▶ **WORK REQUIRED**:
For the records below, give the number of lines where the string "realPart" occurs. Include nothing else.

■ ■ ■ ■ ■

$ cat ./config.mk
export PLATFORM = sky130hd
export DESIGN_NAME = ModAdder
export DESIGN_NICKNAME = ModAdder
export VERILOG_FILES = /design/flow/design.v
export SDC_FILE = /design/flow/constraint.sdc
export NUM_CORES = 4
export LEC_CHECK = 1
export CORE_AREA = 10 10 297 297
export DIE_AREA = 0 0 307 307
$ cat ./constraint.sdc
current_design ModAdder

set clk_period 144.8
set clk_io_pct 0.2

create_clock -name clk0 -period $clk_period

set non_clock_inputs [all_inputs -no_clocks]
set_input_delay [expr $clk_period * $clk_io_pct] -clock clk0 $non_clock_inputs
set_output_delay [expr $clk_period * $clk_io_pct] -clock clk0 [all_outputs]
$ cat ./design.v
module ModAdder #(
    parameter DATA_WIDTH = 255,
    parameter MODULUS = 255'h73eda753299d7d483339d80809a1d80553bda402fffe5bfeffffffff00000001,
    parameter MOD_COMPENSATION = 255'hc1258acd66282b7ccc627f7f65e27faac425bfd0001a40100000000ffffffff
)(
    input  wire [DATA_WIDTH-1:0] op1_i,
    input  wire [DATA_WIDTH-1:0] op2_i,
    output wire [DATA_WIDTH-1:0] res_o
    );
    wire carry1,carry2;
    wire [DATA_WIDTH-1:0] res1, res2;
    assign {carry1, res1} = op1_i + op2_i;
    assign {carry2, res2} = res1  + MOD_COMPENSATION;
    assign res_o = (carry1 | carry2) ? res2 : res1;
endmodule
$ cat ./run.sh
#!/bin/bash
# OpenROAD 26Q1-2900-gdf79404cd8, Yosys 0.63+post, stock flow scripts
make -C /OpenROAD-flow-scripts/flow DESIGN_CONFIG=/design/flow/config.mk WORK_HOME=/design/flow/orfs finish
module OneBitFullAdderArray #(
    parameter MODULUS = 255'h73eda753299d7d483339d80809a1d80553bda402fffe5bfeffffffff00000001,
    parameter ROW_NUM = 17,
    parameter DATA_WIDTH = 255
)
(
    input wire [ROW_NUM-1:0]    x_temp_i,
    input wire [DATA_WIDTH-1:0] y_temp_i,
    input wire [DATA_WIDTH  :0] y_add_m_i,
    input wire [DATA_WIDTH  :0] sum_i,
    input wire [DATA_WIDTH  :0] carry_i,
    output wire [DATA_WIDTH :0] sum_o,
    output wire [DATA_WIDTH :0] carry_o
    );
    wire [DATA_WIDTH:0] carry_connections [ROW_NUM:0];
    wire [DATA_WIDTH:0] sum_connections   [ROW_NUM:0];
    assign carry_connections[0] = carry_i;
    assign sum_connections[0] = sum_i;
    genvar i;
    generate
        for(i=0; i<ROW_NUM; i=i+1) begin: OneBitFullAdderVecs
            wire [DATA_WIDTH:0] adder_op1, adder_op2, adder_op3;
            assign adder_op1 = {1'b0, sum_connections[i][DATA_WIDTH:1]};
            assign adder_op2 = carry_connections[i];
            wire select_M  = ~x_temp_i[i] &  (adder_op1[0] ^ adder_op2[0]);
            wire select_Y  =  x_temp_i[i] & ~(adder_op1[0] ^ adder_op2[0] ^ y_temp_i[0]);
            wire select_MY =  x_temp_i[i] &  (adder_op1[0] ^ adder_op2[0] ^ y_temp_i[0]);
            assign adder_op3 = {1'b0, { DATA_WIDTH {select_M} } & MODULUS } |
                               {1'b0, { DATA_WIDTH {select_Y} } & y_temp_i} |
                                  ( {DATA_WIDTH+1{select_MY}} & y_add_m_i ) ;  
            OneBitFullAdderVec adder_vec_inst(
                .op1_i(adder_op1),
                .op2_i(adder_op2),
                .op3_i(adder_op3),
                .sum_o(sum_connections[i+1]),
                .carry_o(carry_connections[i+1])
            );
        end
    endgenerate
    assign carry_o = carry_connections[ROW_NUM];
    assign sum_o   = sum_connections[ROW_NUM];
endmodule
module OneBitFullAdderArraySim #(
    parameter MODULUS = 255'h73eda753299d7d483339d80809a1d80553bda402fffe5bfeffffffff00000001,
    parameter ROW_NUM = 5,
    parameter DATA_WIDTH = 255
)
(
    input wire [ROW_NUM-1:0]    x_temp_i,
    input wire [DATA_WIDTH-1:0] y_temp_i,
    input wire [DATA_WIDTH  :0] y_add_m_i,
    input wire [DATA_WIDTH  :0] adder_res_i,
    output wire [DATA_WIDTH :0] adder_res_o
    );
    wire [DATA_WIDTH:0] res_connections [ROW_NUM:0];
    assign res_connections[0] = adder_res_i;
    genvar i;
    generate
        for(i=0; i<ROW_NUM; i=i+1) begin: OneBitFullAdderVecs
            wire [DATA_WIDTH:0] adder_op1, adder_op2;
            wire [DATA_WIDTH+1:0] adder_res;
            assign adder_op1 = res_connections[i];
            wire select_M  = ~x_temp_i[i] & adder_op1[0];
            wire select_Y  =  x_temp_i[i] & ~(adder_op1[0] ^ y_temp_i[0]);
            wire select_MY =  x_temp_i[i] &  (adder_op1[0] ^ y_temp_i[0]);
            assign adder_op2 = {1'b0, { DATA_WIDTH {select_M} } & MODULUS } |
                               {1'b0, { DATA_WIDTH {select_Y} } & y_temp_i} |
                                  ( {DATA_WIDTH+1{select_MY}} & y_add_m_i ) ;  
            assign adder_res = adder_op1 + adder_op2;
            assign res_connections[i+1] = adder_res[DATA_WIDTH+1:1];
        end
    endgenerate
    assign adder_res_o = res_connections[ROW_NUM];
endmodule
===== flow/run.sh =====
#!/bin/bash
# OpenROAD 26Q1-2900-gdf79404cd8, Yosys 0.63+post, stock flow scripts
make -C /OpenROAD-flow-scripts/flow DESIGN_CONFIG=/design/flow/config.mk WORK_HOME=/design/flow/orfs finish

===== flow/config.mk =====
export PLATFORM = sky130hd
export DESIGN_NAME = history_fifo
export DESIGN_NICKNAME = history_fifo
export VERILOG_FILES = /design/flow/design.v
export SDC_FILE = /design/flow/constraint.sdc
export NUM_CORES = 4
export LEC_CHECK = 1
export CORE_AREA = 10 10 98 98
export DIE_AREA = 0 0 108 108

===== flow/constraint.sdc =====
current_design history_fifo

set clk_period 1.0
set clk_io_pct 0.2

create_clock -name clk0 -period $clk_period [get_ports {clk}]

set non_clock_inputs [all_inputs -no_clocks]
set_input_delay [expr $clk_period * $clk_io_pct] -clock clk0 $non_clock_inputs
set_output_delay [expr $clk_period * $clk_io_pct] -clock clk0 [all_outputs]

===== flow/design.v =====
module history_fifo
    #(parameter N=64)
    (
        input wire clk,
        input wire s_in,
        output wire [N-1:0] r_out  
    );
    reg [N-1:0] r_reg;
    initial
        r_reg = 0;
    always @(posedge clk)
        r_reg <= {r_reg[N-2:0], s_in};
    assign r_out = r_reg;  
endmodule
==> ./design.v <==
`timescale 1ns / 1ps
module fifo_double_line_buffer(
    input clk,
    input rst,
    input we_i,
    input [7 : 0] data_i,
    output [7 : 0] data0_o,
    output [7 : 0] data1_o,
    output [7 : 0] data2_o,
    output done_o
    );
wire [7 : 0] fifo1_data, fifo2_data;
wire fifo1_done, fifo2_done;
assign data0_o = data_i;
assign data1_o = fifo1_data;
assign data2_o = fifo2_data;
assign done_o = fifo1_done;
fifo_single_line_buffer FIFO_SINGLE_LINE_BUFFER_01(
    .clk(clk),
    .rst(rst),
    .we_i(we_i),
    .data_i(data_i),
    .data_o(fifo1_data),
    .done_o(fifo1_done)
    );
fifo_single_line_buffer FIFO_SINGLE_LINE_BUFFER_02(
    .clk(clk),
    .rst(rst),
    .we_i(fifo1_done),
    .data_i(fifo1_data),
    .data_o(fifo2_data),
    .done_o(fifo2_done)
    );
endmodule
`timescale 1ns / 1ps
module fifo_single_line_buffer(
    input clk,
    input rst,
    input we_i,
    input [7:0] data_i,
    output [7:0] data_o,
    output done_o
    );
    parameter DEPTH = 640;
    reg [7 : 0] mem [0 : DEPTH - 1];
    reg [9 : 0] wr_pointer;
    reg [9 : 0] rd_pointer;
    reg [9 : 0] iCounter;
    assign done_o = (iCounter == DEPTH)? 1 : 0;
    assign data_o = mem[rd_pointer];
    always @(posedge clk) begin
        if (rst) begin
            iCounter <= 0;
        end else begin
            if(we_i == 1) begin
                iCounter <= (iCounter == DEPTH) ? iCounter : iCounter + 1;
            end
        end
    end
    always @(posedge clk) begin
        if (rst) begin
            wr_pointer <=0;
        end else begin
            if(we_i == 1) begin
                mem[wr_pointer] <= data_i;
                wr_pointer <= (wr_pointer == DEPTH - 1) ? 0 : wr_pointer + 1;
            end
        end
    end
    always @(posedge clk) begin
        if (rst) begin
            rd_pointer <=0;
        end else begin
            if(we_i == 1) begin
                if (iCounter == DEPTH) begin
                    rd_pointer <= (rd_pointer == DEPTH - 1) ? 0 : rd_pointer + 1;
                end
            end
        end
    end
endmodule
`timescale 1ns / 1ps
module grayscale_to_rgb(
    input clk,
    input rst,
    input [7 : 0] grayscale_i,
    input done_i,
    output reg [7 : 0] red_o,
    output reg [7 : 0] green_o,
    output reg [7 : 0] blue_o,
    output reg done_o
    );
always @(posedge clk ) begin
    if (rst) begin
        red_o <= 8'd0;
        green_o <= 8'd0;
        blue_o <= 8'd0;
        done_o <= 1'd0;
    end else begin
        if (done_i) begin
            red_o <= grayscale_i;
            green_o <= grayscale_i;
            blue_o <= grayscale_i;
        end
        done_o <= done_i;
    end
end
endmodule
`timescale 1ns / 1ps
module rgb_to_grayscale(
    input clk,
    input rst,
    input [7 : 0] red_i,
    input [7 : 0] green_i,
    input [7 : 0] blue_i,
    input done_i,
    output reg [7 : 0] grayscale_o,
    output reg done_o
    );
    always @(posedge clk ) begin
        if(rst) begin
            grayscale_o <= 0;
            done_o <= 0;
        end else begin
            if(done_i == 1) begin
                grayscale_o <= (red_i>>2)   +  (red_i>>5) + (green_i>>1) +
                               (green_i>>4) + (blue_i>>4) + (blue_i>>5);
                done_o <= 1'b1;
            end else begin
                grayscale_o <= 0;
                done_o <= 0;
            end
        end
    end
endmodule
`timescale 1ns / 1ps
module sobel_calc(
    input clk,
    input rst,
    input [7 : 0] d0_i,
    input [7 : 0] d1_i,
    input [7 : 0] d2_i,
    input [7 : 0] d3_i,
    input [7 : 0] d4_i,
    input [7 : 0] d5_i,
    input [7 : 0] d6_i,
    input [7 : 0] d7_i,
    input [7 : 0] d8_i,
    input done_i,
    output reg [7 : 0] grayscale_o,
    output done_o
    );
reg [9 : 0] gx_p;
reg [9 : 0] gx_n;
reg [9 : 0] gx_d;
reg [9 : 0] gy_p;
reg [9 : 0] gy_n;
reg [9 : 0] gy_d;
reg [9 : 0] g_sum;
reg [3 : 0] done_shift;
always @(posedge clk) begin
    if (rst) begin
        gx_p <= 0;
        gx_n <= 0;
    end else begin
        gx_p <= d6_i + (d3_i << 1) + d0_i;
        gx_n <= d8_i + (d5_i << 1) + d2_i;
    end
end
always @(posedge clk) begin
    if (rst) begin
        gy_p <= 0;
        gy_n <= 0;
    end else begin
        gy_p <= d0_i + (d1_i << 1) + d2_i;
        gy_n <= d6_i + (d7_i << 1) + d8_i;
    end
end
always @(posedge clk) begin
    if (rst) begin
        gx_d <= 0;
    end else begin
        gx_d <= (gx_p >= gx_n) ? (gx_p - gx_n) : (gx_n - gx_p); 
    end
end
always @(posedge clk) begin
    if (rst) begin
        gy_d <= 0;
    end else begin
        gy_d <= (gy_p >= gy_n) ? (gy_p - gy_n) : (gy_n - gy_p);
    end
end
always @(posedge clk) begin
    if (rst) begin
        g_sum <= 0;
    end else begin
        g_sum <= gx_d + gy_d;
    end
end
always @(posedge clk) begin
    if (rst) begin
        grayscale_o <= 0;
    end else begin
        grayscale_o <= (g_sum >= 8'd160) ? 8'd255 : g_sum[7 : 0];
    end
end
always @(posedge clk) begin
    if (rst) begin
        done_shift <= 0;
    end else begin
        done_shift <= {done_shift[2 : 0], done_i};
    end
end
assign done_o = done_shift[3];
endmodule
**flow/run.sh**
```bash
#!/bin/bash
# OpenROAD 26Q1-2900-gdf79404cd8, Yosys 0.63+post, stock flow scripts
make -C /OpenROAD-flow-scripts/flow DESIGN_CONFIG=/design/flow/config.mk WORK_HOME=/design/flow/orfs finish
```
**flow/config.mk**
```make
export PLATFORM = sky130hd
export DESIGN_NAME = mulitiplier
export DESIGN_NICKNAME = mulitiplier
export VERILOG_FILES = /design/flow/design.v
export SDC_FILE = /design/flow/constraint.sdc
export NUM_CORES = 4
export LEC_CHECK = 1
export CORE_UTILIZATION = 40
```
**flow/constraint.sdc**
```tcl
current_design mulitiplier

set clk_period 11.4
set clk_io_pct 0.2

create_clock -name clk0 -period $clk_period [get_ports {i_clk}]

set non_clock_inputs [all_inputs -no_clocks]
set_input_delay [expr $clk_period * $clk_io_pct] -clock clk0 $non_clock_inputs
set_output_delay [expr $clk_period * $clk_io_pct] -clock clk0 [all_outputs]
```
**flow/design.v**
```verilog
module mulitiplier(
input             i_clk,
input             i_rst_n,
input [31:0]      i_data,
input             i_data_valid,
output            o_data_ready,
output reg[31:0]  o_data,
output reg        o_data_valid,
input             i_data_ready
);
assign o_data_ready   =   i_data_ready;
reg signed [31:0]  _image;
reg signed [31:0]  _real;
wire signed [15:0] realPart;
wire signed [15:0] imagePart;
assign realPart = i_data[15:0];
assign imagePart = i_data[31:16];
always @(posedge i_clk)
begin
    if(!i_rst_n)
        o_data_valid   <=  1'b0;
    else
    begin
		o_data <= imagePart*imagePart + realPart*realPart;
		o_data_valid  <=    i_data_valid;
	end  
end
endmodule
```
==> job_summary.md <==
## Synthesis and layout report

| Metric | Value |
|---|---|
| Die ar. | `47,200 um2` |
| Vias/cell | `4.59` |
| Hold Fails Final Rpt | `0` |
| Synth unique cells | `44` |
| Layout cells sized above 1 | `2.19%` |
| Setup TNS | `0 ns` |
| Gate Area | `14,900 um2` |
| Drt drc | `0` |
| Rows | `78` |
| Placed Cells | `2,514` |
| Cells in synth_stat.txt | `1,870` |
| Most used cell, CP | `fa_1` |
| Placer congestion estimate | `0.939` |
| Initial antenna violation count | `0` |
| Placed Area | `19,900 um2` |
| CP arrival | `10.37 ns` |
| Clock Tree Root | `clkbuf_16` |
| Die H | `217 um` |
| First drt pass iteration count | `4` |
| TritonCTS buffer count | `5` |
| Dominant cell area share | `56.4%` |
| Post-DP HPWL | `34.9 mm` |
| Delay-heaviest family, CP | `adder cells` |
| Crit Path Category | `in2reg` |
| Crit path time final | `10.35 ns` |
| Post-synthesis chip area from yosys | `18,500 um2` |
| MaxCap Viol Count | `0` |
| Post-synthesis sequential area ratio | `5.29%` |
| Required time of the critical path | `11.42 ns` |
| Max-slew violation count | `0` |
| All-Layer GR Usage | `18.7%` |
| Commonest flop | `edfxtp_1` |
| Gr ovfl total | `0` |
| Diodes inserted | `0` |
| Initial Utilization | `40.7%` |
| CTS resizes | `0` |
| Worst min-delay path class | `in2reg` |
| DR WL/cell | `15.1 um` |
| Number of enable flip-flop cells | `32` |
| Post-CTS setup buffers | `0` |
| Avg Synthesized Cell Area | `9.91 um2` |
| First-pass GRT wire length | `63.3 mm` |
| Reg area | `981 um2` |
| Synth flops | `33` |
| Setup violators final | `0` |
| Worst slew pin tran | `0.874 ns` |
| Worst Path Max Fanout | `13` |
| Post-synth ARST share | `0%` |
| Cycle use final | `90.8%` |
| CTS Buffer Depth | `2` |
| Post-Syn Instances | `1,870` |
| Layout Cells excl Fill | `2,522` |
| Largest net degree at the start of global routing | `34` |
| Clk pin slew, worst setup/hold paths | `0.05 ns` |
| Fmax | `96.6 MHz` |
| WP buf/inv | `6` |
| Core footprint | `45,600 um2` |
| Cell type with the largest total area after synthesis | `fa_1` |
| Vias | `11,584` |
| Post-synth area hogs | `fa_1 56%, inv_1 13%, ha_1 9.9%, edfxtp_1 5.2%, and2_1 3.2%` |
| Unrepaired setup endpoints after global routing | `no` |
| Final WL | `38.1 mm` |
| Max incr delay on CP | `0.83 ns` |
| Vias in the first global route | `12,704` |
| Crit path capture type | `flop` |
| Slowest-stage cell, CP | `clkdlybuf4s50_1` |
| Port Buffers | `67` |
| Hold buffer count at CTS | `0` |
| Worst setup SP type | `input port` |
| Yosys warnings | `1` |
| Ports | `70` |
| H-tree levels | `2` |
| Final instance area | `20,100 um2` |
| Relative slew margins | `41.6%` |
| Fill cell count | `4,284` |
| Mapped Area | `18,500 um2` |
| CTS tree | `yes` |
| Number of routed nets with antenna violations | `0` |
| Crit path cell chain | `clkdlybuf4s50_1, nand2_1, fa_1, inv_1, fa_1, inv_1, fa_1, inv_1, fa_1, fa_1, fa_1, fa_1, inv_1, fa_1, inv_1, ha_1, nand3_1, or3_1, a211oi_1, o221a_1, a41o_1, o41ai_2, xnor2_1` |
| Area added between synthesis and finish | `8.37%` |
| Number of DRC markers in iteration 0 | `309` |
| Tool warnings | `32` |
| Horiz. Die Dim | `217 um` |
| # clock sinks | `33` |
| Status | `complete, no violations` |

■ ■ ■ ■ ■

▶ **RESULT OF THE TASK**:
3